* Action item *
Below are the records; give again exactly the line with "adder cells (fa/ha/maj)", the line with "Multi-Input combinational cell", and each line that lies between them, and nothing besides.

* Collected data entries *
`config.mk`:
```
export PLATFORM = sky130hd
export DESIGN_NAME = prog_loader
export DESIGN_NICKNAME = d
export VERILOG_FILES = /design/src/rtl/prog_loader_pkg.sv /design/src/rtl/prog_loader_byte_assembler.sv /design/src/rtl/prog_loader.sv
export SDC_FILE = /design/constraint.sdc
export NUM_CORES = 1
export LEC_CHECK = 0
export CAP_MARGIN = 15
export CORE_AREA = 2 2 106 108
export CTS_BUF_LIST = sky130_fd_sc_hd__clkbuf_8
export CTS_CLUSTER_SIZE = 20
export DETAILED_ROUTE_END_ITERATION = 12
export DIE_AREA = 0 0 108 110
export PLACE_DENSITY = 0.65
export SYNTH_ARGS = -nofsm -noshare
export SYNTH_HDL_FRONTEND = slang
export SYNTH_SLANG_ARGS = --single-unit
```
`constraint.sdc`:
```
create_clock -name clock -period 5.5 [get_ports clock]
set_input_delay 1.1 -clock clock [delete_from_list [all_inputs] [get_ports clock]]
set_output_delay 1.1 -clock clock [all_outputs]
set_load 0.01 [all_outputs]
```
**config.mk**
```make
export PLATFORM = sky130hd
export DESIGN_NAME = spi_deserializer
export DESIGN_NICKNAME = d
export VERILOG_FILES = /design/src/rtl/spi_deserializer.sv
export SDC_FILE = /design/constraint.sdc
export NUM_CORES = 1
export LEC_CHECK = 0
export ABC_AREA = 1
export ABC_CLOCK_PERIOD_IN_PS = 2670
export CAP_MARGIN = 10
export CORE_MARGIN = 1
export CORE_UTILIZATION = 30
export CTS_BUF_LIST = sky130_fd_sc_hd__clkbuf_8
export CTS_CLUSTER_SIZE = 24
export DETAILED_ROUTE_END_ITERATION = 6
export GPL_ROUTABILITY_DRIVEN = 0
export PLACE_DENSITY = 0.58
export SYNTH_ARGS = -nofsm -noshare
export SYNTH_HDL_FRONTEND = slang
export SYNTH_SLANG_ARGS = --single-unit
```
**constraint.sdc**
```tcl
create_clock -name clk -period 2.67 [get_ports clk]
set_input_delay 0.534 -clock clk [delete_from_list [all_inputs] [get_ports clk]]
set_output_delay 0.534 -clock clk [all_outputs]
set_load 0.05 [all_outputs]
```
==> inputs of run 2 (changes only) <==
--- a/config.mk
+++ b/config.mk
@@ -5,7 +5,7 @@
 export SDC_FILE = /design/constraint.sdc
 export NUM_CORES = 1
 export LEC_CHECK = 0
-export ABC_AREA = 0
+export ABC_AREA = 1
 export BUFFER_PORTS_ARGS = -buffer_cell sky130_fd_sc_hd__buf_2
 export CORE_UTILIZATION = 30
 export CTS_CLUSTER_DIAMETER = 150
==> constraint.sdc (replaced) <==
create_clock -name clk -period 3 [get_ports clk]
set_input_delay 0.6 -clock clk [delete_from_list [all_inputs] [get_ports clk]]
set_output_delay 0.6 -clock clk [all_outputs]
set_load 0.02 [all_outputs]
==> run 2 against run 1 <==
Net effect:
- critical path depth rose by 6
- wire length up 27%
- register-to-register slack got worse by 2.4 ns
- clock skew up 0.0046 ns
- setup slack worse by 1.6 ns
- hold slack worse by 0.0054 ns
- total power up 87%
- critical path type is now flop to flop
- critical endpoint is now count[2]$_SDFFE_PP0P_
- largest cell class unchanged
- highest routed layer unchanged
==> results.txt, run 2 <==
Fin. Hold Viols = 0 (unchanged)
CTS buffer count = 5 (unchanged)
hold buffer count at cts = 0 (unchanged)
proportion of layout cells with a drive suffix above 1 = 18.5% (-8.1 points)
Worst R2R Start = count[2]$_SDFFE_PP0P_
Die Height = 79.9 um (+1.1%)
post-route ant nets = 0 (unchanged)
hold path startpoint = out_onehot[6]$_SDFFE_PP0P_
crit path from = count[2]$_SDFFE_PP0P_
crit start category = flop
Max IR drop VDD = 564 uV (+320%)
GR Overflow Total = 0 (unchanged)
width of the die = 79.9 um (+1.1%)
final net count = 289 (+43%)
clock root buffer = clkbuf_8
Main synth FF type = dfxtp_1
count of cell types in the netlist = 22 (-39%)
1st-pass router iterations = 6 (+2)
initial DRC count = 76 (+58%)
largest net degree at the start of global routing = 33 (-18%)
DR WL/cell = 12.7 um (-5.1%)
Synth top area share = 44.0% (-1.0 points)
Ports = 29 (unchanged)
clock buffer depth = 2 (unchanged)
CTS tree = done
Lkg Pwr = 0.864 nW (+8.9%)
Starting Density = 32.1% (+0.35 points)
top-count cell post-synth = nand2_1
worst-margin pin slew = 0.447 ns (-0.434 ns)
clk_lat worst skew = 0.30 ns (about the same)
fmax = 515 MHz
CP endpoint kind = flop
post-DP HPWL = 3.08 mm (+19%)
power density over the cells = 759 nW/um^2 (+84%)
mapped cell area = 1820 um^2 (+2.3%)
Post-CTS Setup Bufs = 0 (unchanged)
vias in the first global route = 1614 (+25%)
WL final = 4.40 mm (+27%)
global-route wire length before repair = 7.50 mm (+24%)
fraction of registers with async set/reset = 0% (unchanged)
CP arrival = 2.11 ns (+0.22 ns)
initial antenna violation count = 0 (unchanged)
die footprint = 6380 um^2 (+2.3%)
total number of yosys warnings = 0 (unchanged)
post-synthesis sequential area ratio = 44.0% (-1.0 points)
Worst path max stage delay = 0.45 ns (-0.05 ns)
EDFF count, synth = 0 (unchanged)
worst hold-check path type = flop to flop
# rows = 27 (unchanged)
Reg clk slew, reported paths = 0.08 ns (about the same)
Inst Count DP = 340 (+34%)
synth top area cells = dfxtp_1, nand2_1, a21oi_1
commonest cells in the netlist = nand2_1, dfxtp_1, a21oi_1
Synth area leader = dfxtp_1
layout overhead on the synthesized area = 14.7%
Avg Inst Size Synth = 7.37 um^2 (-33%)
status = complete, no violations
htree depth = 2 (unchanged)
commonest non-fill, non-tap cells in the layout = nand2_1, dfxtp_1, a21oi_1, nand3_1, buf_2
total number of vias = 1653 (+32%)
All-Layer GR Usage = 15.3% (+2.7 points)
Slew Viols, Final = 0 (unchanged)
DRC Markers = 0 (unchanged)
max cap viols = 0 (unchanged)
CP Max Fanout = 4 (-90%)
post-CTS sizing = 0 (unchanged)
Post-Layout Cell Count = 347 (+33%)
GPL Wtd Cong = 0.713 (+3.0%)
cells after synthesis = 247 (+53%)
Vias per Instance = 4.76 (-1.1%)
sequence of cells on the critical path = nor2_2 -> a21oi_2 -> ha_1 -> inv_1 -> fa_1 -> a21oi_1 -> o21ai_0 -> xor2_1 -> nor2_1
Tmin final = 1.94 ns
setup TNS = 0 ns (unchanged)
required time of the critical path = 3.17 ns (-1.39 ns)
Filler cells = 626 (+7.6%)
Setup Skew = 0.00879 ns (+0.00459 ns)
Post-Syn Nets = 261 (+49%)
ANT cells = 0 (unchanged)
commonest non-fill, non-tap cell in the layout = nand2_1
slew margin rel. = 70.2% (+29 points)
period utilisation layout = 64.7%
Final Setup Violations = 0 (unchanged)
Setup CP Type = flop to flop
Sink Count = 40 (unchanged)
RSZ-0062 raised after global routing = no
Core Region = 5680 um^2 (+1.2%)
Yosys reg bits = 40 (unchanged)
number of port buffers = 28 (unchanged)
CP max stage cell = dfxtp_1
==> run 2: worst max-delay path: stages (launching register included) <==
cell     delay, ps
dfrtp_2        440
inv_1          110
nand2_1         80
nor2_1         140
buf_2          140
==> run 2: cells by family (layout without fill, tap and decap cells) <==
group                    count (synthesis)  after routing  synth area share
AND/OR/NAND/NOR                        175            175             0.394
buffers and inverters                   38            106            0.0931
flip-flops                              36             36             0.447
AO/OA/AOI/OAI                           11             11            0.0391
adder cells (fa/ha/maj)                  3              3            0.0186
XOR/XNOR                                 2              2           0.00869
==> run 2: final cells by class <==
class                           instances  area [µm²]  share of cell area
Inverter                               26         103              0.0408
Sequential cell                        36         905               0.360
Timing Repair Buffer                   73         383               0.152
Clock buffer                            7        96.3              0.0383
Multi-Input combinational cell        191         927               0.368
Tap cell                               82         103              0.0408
### config.mk
export PLATFORM = sky130hd
export DESIGN_NAME = cmp_share_arb
export DESIGN_NICKNAME = d
export VERILOG_FILES = /design/src/rtl/cmp_share_arb.sv
export SDC_FILE = /design/constraint.sdc
export NUM_CORES = 1
export LEC_CHECK = 0
export CAP_MARGIN = 15
export CORE_ASPECT_RATIO = 0.5
export CORE_MARGIN = 1
export CORE_UTILIZATION = 35
export DETAILED_ROUTE_END_ITERATION = 6
export GPL_TIMING_DRIVEN = 0
export PLACE_DENSITY = 0.7
export SETUP_SLACK_MARGIN = 0.2
export SLEW_MARGIN = 20
export SYNTH_ARGS = -nofsm -noshare
export SYNTH_HDL_FRONTEND = slang
export SYNTH_SLANG_ARGS = --single-unit
### constraint.sdc
create_clock -name clock -period 3.9 [get_ports clock]
set_clock_uncertainty 0.05 [all_clocks]
set_input_delay 0.78 -clock clock [delete_from_list [all_inputs] [get_ports clock]]
set_output_delay 0.78 -clock clock [all_outputs]
set_load 0.02 [all_outputs]
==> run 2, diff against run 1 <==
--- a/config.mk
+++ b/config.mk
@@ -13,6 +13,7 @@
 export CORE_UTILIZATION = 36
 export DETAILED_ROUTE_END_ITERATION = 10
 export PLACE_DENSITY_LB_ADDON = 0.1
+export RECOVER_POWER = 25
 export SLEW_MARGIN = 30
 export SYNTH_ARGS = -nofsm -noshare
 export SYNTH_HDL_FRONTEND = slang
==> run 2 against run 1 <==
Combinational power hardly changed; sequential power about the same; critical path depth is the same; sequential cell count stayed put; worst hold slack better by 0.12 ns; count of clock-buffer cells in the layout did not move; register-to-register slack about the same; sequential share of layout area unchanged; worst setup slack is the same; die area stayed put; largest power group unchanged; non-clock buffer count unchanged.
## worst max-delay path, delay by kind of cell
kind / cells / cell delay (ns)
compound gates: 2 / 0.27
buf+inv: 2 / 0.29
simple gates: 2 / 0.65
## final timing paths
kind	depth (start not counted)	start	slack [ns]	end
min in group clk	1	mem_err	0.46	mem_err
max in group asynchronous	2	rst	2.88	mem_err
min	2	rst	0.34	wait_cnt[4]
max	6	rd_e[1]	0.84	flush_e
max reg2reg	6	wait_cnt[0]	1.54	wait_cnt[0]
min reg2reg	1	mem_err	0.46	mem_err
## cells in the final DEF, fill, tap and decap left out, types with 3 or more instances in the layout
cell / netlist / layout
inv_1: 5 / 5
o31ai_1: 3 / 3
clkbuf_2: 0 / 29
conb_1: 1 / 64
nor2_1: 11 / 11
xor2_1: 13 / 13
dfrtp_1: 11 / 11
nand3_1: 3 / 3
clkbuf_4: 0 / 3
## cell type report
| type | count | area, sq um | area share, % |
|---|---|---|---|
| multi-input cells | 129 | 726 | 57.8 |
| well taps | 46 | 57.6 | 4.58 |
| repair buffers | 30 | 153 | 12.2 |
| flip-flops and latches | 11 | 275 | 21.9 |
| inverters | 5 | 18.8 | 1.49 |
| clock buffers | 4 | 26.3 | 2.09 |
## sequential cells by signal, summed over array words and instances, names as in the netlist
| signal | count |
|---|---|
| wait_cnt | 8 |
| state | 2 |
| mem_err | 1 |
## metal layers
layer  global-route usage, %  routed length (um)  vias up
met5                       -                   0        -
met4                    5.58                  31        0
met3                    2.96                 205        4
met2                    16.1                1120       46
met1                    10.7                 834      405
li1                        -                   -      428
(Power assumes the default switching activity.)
File: src/rtl/tmds_word_aligner.sv
// TMDS receive word aligner: finds the 10-bit symbol boundary from control tokens, then decodes 10b->8b.
// Optional lock statistics (relock_count, offset_at_lock) are built when TMDS_ALIGN_STATS_EN is defined.
module tmds_word_aligner #(
  parameter int LOCK_TOKENS   = 8,
  parameter int SEARCH_WINDOW = 4096,
  parameter int LOSS_TIMEOUT  = 65536
) (
  input  logic        clk_pixel,
  input  logic        reset,
  input  logic [9:0]  raw_word,
  input  logic        force_search,
  output logic        locked,
  output logic [3:0]  bit_offset,
  output logic        de,
  output logic [1:0]  ctrl,
  output logic [7:0]  data
`ifdef TMDS_ALIGN_STATS_EN
  ,
  output logic [15:0] relock_count,
  output logic [3:0]  offset_at_lock
`endif
);

  localparam int DWELL_W = $clog2(SEARCH_WINDOW);
  localparam int HIT_W   = $clog2(LOCK_TOKENS + 1);
  localparam int IDLE_W  = $clog2(LOSS_TIMEOUT);

  localparam logic [DWELL_W-1:0] DWELL_MAX = DWELL_W'(SEARCH_WINDOW - 1);
  localparam logic [HIT_W-1:0]   HIT_LAST  = HIT_W'(LOCK_TOKENS - 1);
  localparam logic [IDLE_W-1:0]  IDLE_MAX  = IDLE_W'(LOSS_TIMEOUT - 1);

  typedef enum logic {SEARCH, LOCKED} state_t;

  state_t              r_state;
  logic [3:0]          r_offset;
  logic [DWELL_W-1:0]  r_dwell;
  logic [HIT_W-1:0]    r_hits;
  logic [IDLE_W-1:0]   r_idle;
  logic [9:0]          r_prev;
  logic [9:0]          r_word;
  logic                r_locked;
  logic                r_de;
  logic [1:0]          r_ctrl;
  logic [7:0]          r_data;

  logic [18:0]         w_window;
  logic [9:0]          w_cand;
  logic                w_isToken;
  logic [1:0]          w_tokCtrl;
  logic [7:0]          w_q;
  logic [7:0]          w_data;
  logic [3:0]          w_nextOffset;

  // Offsets only reach 9, so the top bit of the newest word is never part of a candidate.
  assign w_window = {raw_word[8:0], r_prev};

  always_comb begin
    w_cand = w_window[9:0];
    for (int k = 1; k < 10; k++) begin
      if (r_offset == 4'(k)) w_cand = w_window[k +: 10];
    end
  end

  always_comb begin
    w_isToken = 1'b1;
    w_tokCtrl = 2'b00;
    case (r_word)
      10'b1101010100: w_tokCtrl = 2'b00;
      10'b0010101011: w_tokCtrl = 2'b01;
      10'b0101010100: w_tokCtrl = 2'b10;
      10'b1010101011: w_tokCtrl = 2'b11;
      default:        w_isToken = 1'b0;
    endcase
  end

  always_comb begin
    w_q       = r_word[9] ? ~r_word[7:0] : r_word[7:0];
    w_data    = 8'h00;
    w_data[0] = w_q[0];
    for (int i = 1; i < 8; i++) begin
      w_data[i] = r_word[8] ? (w_q[i] ^ w_q[i-1]) : ~(w_q[i] ^ w_q[i-1]);
    end
  end

  assign w_nextOffset = (r_offset == 4'd9) ? 4'd0 : r_offset + 4'd1;

  always_ff @(posedge clk_pixel or negedge reset) begin
    if (!reset) begin
      r_prev <= '0;
      r_word <= '0;
    end else begin
      r_prev <= raw_word;
      r_word <= w_cand;
    end
  end

  // force_search beats lock and timeout; within SEARCH, lock beats dwell expiry.
  always_ff @(posedge clk_pixel or negedge reset) begin
    if (!reset) begin
      r_state  <= SEARCH;
      r_offset <= 4'd0;
      r_dwell  <= '0;
      r_hits   <= '0;
      r_idle   <= '0;
`ifdef TMDS_ALIGN_STATS_EN
      relock_count   <= 16'h0000;
      offset_at_lock <= 4'd0;
`endif
    end else begin
      case (r_state)
        SEARCH: begin
          if (force_search) begin
            r_offset <= w_nextOffset;
            r_dwell  <= '0;
            r_hits   <= '0;
          end else if (w_isToken && (r_hits == HIT_LAST)) begin
            r_state <= LOCKED;
            r_dwell <= '0;
            r_hits  <= '0;
            r_idle  <= '0;
`ifdef TMDS_ALIGN_STATS_EN
            offset_at_lock <= r_offset;
`endif
          end else if (r_dwell == DWELL_MAX) begin
            r_offset <= w_nextOffset;
            r_dwell  <= '0;
            r_hits   <= '0;
          end else begin
            r_dwell <= r_dwell + DWELL_W'(1);
            r_hits  <= w_isToken ? r_hits + HIT_W'(1) : '0;
          end
        end
        LOCKED: begin
          if (force_search || (!w_isToken && (r_idle == IDLE_MAX))) begin
            r_state <= SEARCH;
            if (force_search) r_offset <= w_nextOffset;
            r_dwell <= '0;
            r_hits  <= '0;
            r_idle  <= '0;
`ifdef TMDS_ALIGN_STATS_EN
            if (relock_count != 16'hFFFF) relock_count <= relock_count + 16'd1;
`endif
          end else if (w_isToken) begin
            r_idle <= '0;
          end else begin
            r_idle <= r_idle + IDLE_W'(1);
          end
        end
        default: r_state <= SEARCH;
      endcase
    end
  end

  // Outputs trail the FSM by one cycle and stay quiet until the boundary is held.
  always_ff @(posedge clk_pixel or negedge reset) begin
    if (!reset) begin
      r_locked <= 1'b0;
      r_de     <= 1'b0;
      r_ctrl   <= 2'b00;
      r_data   <= 8'h00;
    end else begin
      r_locked <= (r_state == LOCKED);
      if (r_state != LOCKED) begin
        r_de   <= 1'b0;
        r_ctrl <= 2'b00;
        r_data <= 8'h00;
      end else if (w_isToken) begin
        r_de   <= 1'b0;
        r_ctrl <= w_tokCtrl;
        r_data <= 8'h00;
      end else begin
        r_de   <= 1'b1;
        r_data <= w_data;
      end
    end
  end

  assign locked     = r_locked;
  assign bit_offset = r_offset;
  assign de         = r_de;
  assign ctrl       = r_ctrl;
  assign data       = r_data;

endmodule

* Result below *
adder cells (fa/ha/maj)                  3              3            0.0186
XOR/XNOR                                 2              2           0.00869
==> run 2: final cells by class <==
class                           instances  area [µm²]  share of cell area
Inverter                               26         103              0.0408
Sequential cell                        36         905               0.360
Timing Repair Buffer                   73         383               0.152
Clock buffer                            7        96.3              0.0383
Multi-Input combinational cell        191         927               0.368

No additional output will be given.